= James Miller Balfour =

Australian politician

James Miller Balfour (30 January 1874 - 31 July 1943) was an Australian politician in the Victorian State Parliament.

Balfour was born in Melbourne to butcher James Miller Balfour and Jane Laing Petrie. He was a founding pupil of the then-Working Mens College (Melbourne), now known as RMIT, and in 1887 became a public servant. Following Federation in 1901, he worked for the Postmaster-General, and established Australia's first white collar union while there.

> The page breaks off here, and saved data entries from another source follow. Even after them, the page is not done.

File: src/source/retire_queue.sv
`timescale 1ns/1ns

module retire_queue
    import trace_pkg::*;
(
    input  logic               clk,
    input  logic               rst,
    input  logic               wb_valid,
    input  logic [TAG_W-1:0]   wb_tag,
    input  op_t                wb_op,
    input  logic [STALL_W-1:0] wb_stalls,
    input  logic [STAMP_W-1:0] wb_stamp,
    input  logic               retire_credit,
    output logic               hold,
    output logic               retire_valid,
    output logic [TAG_W-1:0]   retire_tag,
    output op_t                retire_op,
    output logic [STALL_W-1:0] retire_stalls,
    output logic [STAMP_W-1:0] retire_stamp
);

    // Record storage
    logic [TAG_W-1:0]     mem_tag    [QUEUE_DEPTH];
    op_t                  mem_op     [QUEUE_DEPTH];
    logic [STALL_W-1:0]   mem_stalls [QUEUE_DEPTH];
    logic [STAMP_W-1:0]   mem_stamp  [QUEUE_DEPTH];

    logic [QUEUE_PTR_W-1:0] wr_ptr;
    logic [QUEUE_PTR_W-1:0] rd_ptr;
    logic [COUNT_W-1:0]     count;
    logic [CREDIT_W-1:0]    credits;

    logic push;
    logic pop;

    function automatic logic [QUEUE_PTR_W-1:0] next_ptr(input logic [QUEUE_PTR_W-1:0] ptr);
        logic [QUEUE_PTR_W-1:0] result;
        if (ptr == QUEUE_PTR_W'(QUEUE_DEPTH - 1)) begin
            result = '0;
        end else begin
            result = ptr + 1'b1;
        end
        return result;
    endfunction

    assign push = wb_valid;
    // Head goes out whenever a credit is left to pay for it
    assign pop  = (count != '0) && (credits != '0);

    // One free entry stays reserved for the record leaving writeback
    assign hold = count >= COUNT_W'(QUEUE_DEPTH - 1);

    always_ff @(posedge clk) begin
        if (push) begin
            mem_tag[wr_ptr]    <= wb_tag;
            mem_op[wr_ptr]     <= wb_op;
            mem_stalls[wr_ptr] <= wb_stalls;
            mem_stamp[wr_ptr]  <= wb_stamp;
        end
    end

    always_ff @(posedge clk) begin
        if (rst) begin
            wr_ptr <= '0;
            rd_ptr <= '0;
            count  <= '0;
        end else begin
            if (push) begin
                wr_ptr <= next_ptr(wr_ptr);
            end
            if (pop) begin
                rd_ptr <= next_ptr(rd_ptr);
            end
            case ({push, pop})
                2'b10:   count <= count + 1'b1;
                2'b01:   count <= count - 1'b1;
                default: count <= count;
            endcase
        end
    end

    // Credit counter saturating at the reset grant
    always_ff @(posedge clk) begin
        if (rst) begin
            credits <= CREDIT_W'(RETIRE_CREDITS);
        end else begin
            case ({pop, retire_credit})
                2'b10: credits <= credits - 1'b1;
                2'b01: begin
                    if (credits != CREDIT_W'(RETIRE_CREDITS)) begin
                        credits <= credits + 1'b1;
                    end
                end
                default: credits <= credits;
            endcase
        end
    end

    assign retire_valid  = pop;
    assign retire_tag    = mem_tag[rd_ptr];
    assign retire_op     = mem_op[rd_ptr];
    assign retire_stalls = mem_stalls[rd_ptr];
    assign retire_stamp  = mem_stamp[rd_ptr];

    // Tracker must never push into a full queue
    a_no_overflow: assert property (
        @(posedge clk) disable iff (rst)
        push |-> count < COUNT_W'(QUEUE_DEPTH)
    );

    a_credit_limit: assert property (
        @(posedge clk) disable iff (rst)
        credits <= CREDIT_W'(RETIRE_CREDITS)
    );

    // Spending the last credit without a return stops the output next cycle
    a_last_credit: assert property (
        @(posedge clk) disable iff (rst)
        retire_valid && (credits == CREDIT_W'(1)) && !retire_credit |=> !retire_valid
    );

endmodule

On 11 November 1913 Balfour married Katrine Elizabeth Alice Murray, with whom he had five children, three of whom survived to adulthood.

From 1921 to 1922 Balfour was Secretary of the British Australian Wool Realisation Association, and from 1925 to 1936 was Chairman of the Victorian Dried Fruits Board. He also served on Brighton City Council from 1930 to 1931.

From 1931 Balfour was a dairy farmer at Willow Grove and in 1936, he won a by-election for Gippsland Province in the Victorian Legislative Council, representing the then-Country Party. He held the seat until his death at Warragul in 1943. His son Jim also served in the Victorian Parliament as The Hon James Charles Balfour CBE from 1967 to 1982.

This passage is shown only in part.